Judge Rakoff then gets to the book he’s reviewing: Democratic Justice: Felix Frankfurter, the Supreme Court, and the Making of the Liberal Establishment. (I’m skipping most of the long review.) Rakoff argues that Justice Frankfurter, a progressive appointed by one of our most progressive presidents, Franklin Roosevelt, was too restrained in his rulings:
Liberals were initially thrilled by Frankfurter’s elevation. But they quickly learned that his conception of a “liberal” Court was rather different from theirs. The conflict was even more noticeable within the confines of the Court, where Frankfurter’s belief that progress best lay in limiting its review of state and federal legislation so as to let the democratic political process hold sway repeatedly clashed with the view of its newest member, William O. Douglas, that the Court’s responsibility was to protect the civil rights and civil liberties of minorities and individuals…..
One of the many virtues of [Democratic Justice] is the wealth of detailed evidence he provides for each of his assertions. His own assessment of Frankfurter’s virtues and faults is that he was prescient in seeing how the supposed lack of restraint of Warren Court jurisprudence could come back to haunt American liberals once the Court returned to its more traditional conservative stance. My view, however, is that Frankfurter got so carried away with his philosophy of restraint that he failed to recognize basic principles of checks and balances inherent in our constitutional design, and in particular the natural purpose of the Court to protect individuals and minorities against excesses in which elected officials and legislators too often engage.
Moreover, it is easy to pay lip service to a particular judicial philosophy in order to achieve any desired result. For example, the Court’s recent decision in Dobbs v. Jackson Women’s Health Organization, overruling Roe v. Wade, can be interpreted by its supporters as an exercise in Frankfurter-like restraint that leaves the issue of abortion to state legislatures, while its opponents can view it as the Court’s refusal to exercise its inherent responsibility to protect individual rights.
What may not be gainsaid, however, is that the Court has now returned to its historically conservative tendencies with a vengeance that can only be called reactionary. And if you put aside arguments over judicial philosophy and look at the practical results, it is worse than that.

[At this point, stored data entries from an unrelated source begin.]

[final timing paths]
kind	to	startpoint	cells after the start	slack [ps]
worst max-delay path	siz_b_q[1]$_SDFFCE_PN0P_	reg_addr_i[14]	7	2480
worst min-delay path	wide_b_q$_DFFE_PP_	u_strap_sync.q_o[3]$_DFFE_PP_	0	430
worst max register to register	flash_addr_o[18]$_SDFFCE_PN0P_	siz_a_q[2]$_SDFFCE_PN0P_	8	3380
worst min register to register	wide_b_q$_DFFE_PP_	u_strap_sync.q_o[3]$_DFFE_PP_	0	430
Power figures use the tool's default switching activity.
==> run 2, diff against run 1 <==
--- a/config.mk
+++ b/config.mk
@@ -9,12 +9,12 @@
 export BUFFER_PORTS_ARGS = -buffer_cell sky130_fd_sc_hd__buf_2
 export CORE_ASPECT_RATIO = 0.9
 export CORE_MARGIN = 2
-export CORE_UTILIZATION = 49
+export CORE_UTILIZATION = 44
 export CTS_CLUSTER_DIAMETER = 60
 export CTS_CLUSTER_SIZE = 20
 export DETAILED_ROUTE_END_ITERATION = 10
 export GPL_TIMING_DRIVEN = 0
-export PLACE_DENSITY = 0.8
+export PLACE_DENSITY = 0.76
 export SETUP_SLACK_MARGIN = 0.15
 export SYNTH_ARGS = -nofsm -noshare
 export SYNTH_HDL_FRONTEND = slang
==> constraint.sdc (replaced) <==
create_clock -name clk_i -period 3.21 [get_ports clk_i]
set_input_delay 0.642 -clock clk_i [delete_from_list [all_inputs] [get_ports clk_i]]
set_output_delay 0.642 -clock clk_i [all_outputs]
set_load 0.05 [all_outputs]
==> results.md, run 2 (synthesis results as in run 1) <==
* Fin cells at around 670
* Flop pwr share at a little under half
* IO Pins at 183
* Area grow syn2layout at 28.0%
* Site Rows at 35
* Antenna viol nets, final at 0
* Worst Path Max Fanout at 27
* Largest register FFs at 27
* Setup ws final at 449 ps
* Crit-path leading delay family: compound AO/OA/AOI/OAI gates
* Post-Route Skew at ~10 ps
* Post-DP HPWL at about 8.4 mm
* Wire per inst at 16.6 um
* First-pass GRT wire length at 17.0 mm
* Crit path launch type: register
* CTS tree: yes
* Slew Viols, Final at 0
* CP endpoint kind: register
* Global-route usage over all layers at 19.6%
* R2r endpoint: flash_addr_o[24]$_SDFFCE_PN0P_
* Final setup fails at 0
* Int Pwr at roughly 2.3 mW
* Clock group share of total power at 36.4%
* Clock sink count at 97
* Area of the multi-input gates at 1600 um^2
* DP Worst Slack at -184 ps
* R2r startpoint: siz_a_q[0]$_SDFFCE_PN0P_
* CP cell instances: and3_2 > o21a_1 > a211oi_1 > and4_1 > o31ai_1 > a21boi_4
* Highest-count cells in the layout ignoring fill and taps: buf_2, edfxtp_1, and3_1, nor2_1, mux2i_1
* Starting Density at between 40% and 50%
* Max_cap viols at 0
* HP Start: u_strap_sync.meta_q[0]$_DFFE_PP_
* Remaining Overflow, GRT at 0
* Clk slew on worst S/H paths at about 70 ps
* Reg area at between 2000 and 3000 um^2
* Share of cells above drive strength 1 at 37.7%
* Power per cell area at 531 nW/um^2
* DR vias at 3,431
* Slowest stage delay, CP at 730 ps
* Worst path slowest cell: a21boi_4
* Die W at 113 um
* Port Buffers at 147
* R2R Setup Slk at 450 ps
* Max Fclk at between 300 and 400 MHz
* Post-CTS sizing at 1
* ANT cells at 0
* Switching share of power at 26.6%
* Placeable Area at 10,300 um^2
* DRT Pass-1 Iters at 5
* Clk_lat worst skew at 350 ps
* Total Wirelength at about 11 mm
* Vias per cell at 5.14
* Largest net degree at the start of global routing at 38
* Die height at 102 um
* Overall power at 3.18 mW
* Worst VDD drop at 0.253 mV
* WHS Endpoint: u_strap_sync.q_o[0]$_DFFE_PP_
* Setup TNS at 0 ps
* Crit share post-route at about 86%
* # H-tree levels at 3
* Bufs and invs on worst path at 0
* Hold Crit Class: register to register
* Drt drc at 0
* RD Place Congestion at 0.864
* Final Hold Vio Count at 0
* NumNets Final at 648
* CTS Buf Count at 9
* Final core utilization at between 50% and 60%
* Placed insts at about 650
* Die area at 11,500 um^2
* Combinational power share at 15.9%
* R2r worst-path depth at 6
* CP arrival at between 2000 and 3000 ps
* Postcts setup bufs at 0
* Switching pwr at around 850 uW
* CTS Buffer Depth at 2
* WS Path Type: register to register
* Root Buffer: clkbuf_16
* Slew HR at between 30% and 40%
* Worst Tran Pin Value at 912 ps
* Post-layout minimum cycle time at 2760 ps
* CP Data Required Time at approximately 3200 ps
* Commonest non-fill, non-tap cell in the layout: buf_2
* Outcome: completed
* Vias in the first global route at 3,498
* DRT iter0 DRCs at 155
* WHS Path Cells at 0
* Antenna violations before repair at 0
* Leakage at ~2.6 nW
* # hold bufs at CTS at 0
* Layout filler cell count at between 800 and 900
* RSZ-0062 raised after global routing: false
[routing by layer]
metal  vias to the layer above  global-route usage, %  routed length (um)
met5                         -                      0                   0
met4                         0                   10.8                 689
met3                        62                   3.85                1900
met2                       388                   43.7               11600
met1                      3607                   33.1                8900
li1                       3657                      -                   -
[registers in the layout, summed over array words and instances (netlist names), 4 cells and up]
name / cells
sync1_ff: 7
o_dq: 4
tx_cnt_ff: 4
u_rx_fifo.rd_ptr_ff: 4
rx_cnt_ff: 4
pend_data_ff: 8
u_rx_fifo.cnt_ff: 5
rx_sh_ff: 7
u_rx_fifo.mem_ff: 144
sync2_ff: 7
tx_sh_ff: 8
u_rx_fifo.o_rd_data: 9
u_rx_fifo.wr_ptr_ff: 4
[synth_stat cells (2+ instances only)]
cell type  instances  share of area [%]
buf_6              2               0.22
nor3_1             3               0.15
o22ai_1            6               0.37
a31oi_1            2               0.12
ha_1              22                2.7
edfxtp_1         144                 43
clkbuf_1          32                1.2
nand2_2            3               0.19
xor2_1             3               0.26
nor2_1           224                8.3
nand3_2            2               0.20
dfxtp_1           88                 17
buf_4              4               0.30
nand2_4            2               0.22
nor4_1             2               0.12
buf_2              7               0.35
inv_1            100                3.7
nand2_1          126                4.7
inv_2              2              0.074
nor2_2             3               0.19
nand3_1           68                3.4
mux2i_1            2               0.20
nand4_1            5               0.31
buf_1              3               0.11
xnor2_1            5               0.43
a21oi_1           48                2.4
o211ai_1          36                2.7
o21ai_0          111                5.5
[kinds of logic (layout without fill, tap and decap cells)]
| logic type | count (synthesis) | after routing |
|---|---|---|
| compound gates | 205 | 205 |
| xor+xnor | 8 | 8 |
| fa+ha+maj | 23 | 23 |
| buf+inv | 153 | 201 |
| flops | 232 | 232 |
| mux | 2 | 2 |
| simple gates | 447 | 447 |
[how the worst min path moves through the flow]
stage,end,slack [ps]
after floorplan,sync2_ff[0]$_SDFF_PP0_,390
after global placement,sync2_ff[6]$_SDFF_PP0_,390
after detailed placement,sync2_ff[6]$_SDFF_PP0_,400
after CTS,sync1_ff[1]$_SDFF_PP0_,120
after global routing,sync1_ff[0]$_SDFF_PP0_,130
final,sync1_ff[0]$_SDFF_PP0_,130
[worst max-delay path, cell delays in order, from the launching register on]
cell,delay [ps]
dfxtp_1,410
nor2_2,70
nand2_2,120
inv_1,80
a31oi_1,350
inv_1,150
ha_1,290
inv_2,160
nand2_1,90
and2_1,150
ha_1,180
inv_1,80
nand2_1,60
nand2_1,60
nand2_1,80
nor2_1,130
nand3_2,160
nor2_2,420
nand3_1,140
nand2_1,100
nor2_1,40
`config.mk`:
```
export PLATFORM = sky130hd
export DESIGN_NAME = drc_read_handler
export DESIGN_NICKNAME = d
export VERILOG_FILES = /design/src/logic/drc_pkg.sv /design/src/logic/drc_read_handler.sv /design/src/logic/drc_tx_shift.sv
export VERILOG_INCLUDE_DIRS = /design/src /design/src/logic
export SDC_FILE = /design/constraint.sdc
export NUM_CORES = 1
export LEC_CHECK = 0
export CAP_MARGIN = 20
export CORE_MARGIN = 10
export CORE_UTILIZATION = 55
export DETAILED_ROUTE_END_ITERATION = 16
export DONT_BUFFER_PORTS = 1
export PLACE_DENSITY = 0.76
export SYNTH_ARGS = -nofsm -noshare
export SYNTH_HDL_FRONTEND = slang
export SYNTH_SLANG_ARGS = --single-unit
export TNS_END_PERCENT = 50
```
`constraint.sdc`:
```
create_clock -name aclk -period 2.3 [get_ports aclk]
set_input_delay 0.23 -clock aclk [delete_from_list [all_inputs] [get_ports aclk]]
set_output_delay 0.23 -clock aclk [all_outputs]
set_load 0.05 [all_outputs]
```
File: config.mk
export PLATFORM = sky130hd
export DESIGN_NAME = ufc_top
export DESIGN_NICKNAME = d
export VERILOG_FILES = /design/src/verilog/ufc_baud_gen.v /design/src/verilog/ufc_buf2.v /design/src/verilog/ufc_top.v
export VERILOG_INCLUDE_DIRS = /design/src /design/src/shared
export SDC_FILE = /design/constraint.sdc
export NUM_CORES = 1
export LEC_CHECK = 0
export BUFFER_PORTS_ARGS = -buffer_cell sky130_fd_sc_hd__buf_2
export CORE_MARGIN = 3
export CORE_UTILIZATION = 25
export DETAILED_ROUTE_END_ITERATION = 8
export GPL_TIMING_DRIVEN = 1
export PLACE_DENSITY = 0.55
export SKIP_CTS_REPAIR_TIMING = 1
export SYNTH_ARGS = -nofsm -noshare
export SYNTH_HDL_FRONTEND = slang
export SYNTH_SLANG_ARGS = --single-unit
File: constraint.sdc
create_clock -name i_clk -period 5 [get_ports i_clk]
set_clock_uncertainty 0.15 [all_clocks]
set_input_delay 0.5 -clock i_clk [delete_from_list [all_inputs] [get_ports i_clk]]
set_output_delay 0.5 -clock i_clk [all_outputs]
set_load 0.005 [all_outputs]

In the last few days of its most recent term, the Court released a series of decisions that, whatever their purported rationales, made the world a more dangerous place: more dangerous for poor people of color, who can no longer effectively seek redress for certain forms of police misconduct; more dangerous for women, who in many states must now resort to backroom abortions and face imprisonment for doing so; and more dangerous for Americans generally, who can no longer hope to meaningfully curb the increase in gun violence now plaguing our nation and whose government will find it ever more difficult to alleviate the climate change that imperils our planet. It is hard to believe that Felix Frankfurter would have been comfortable with such results.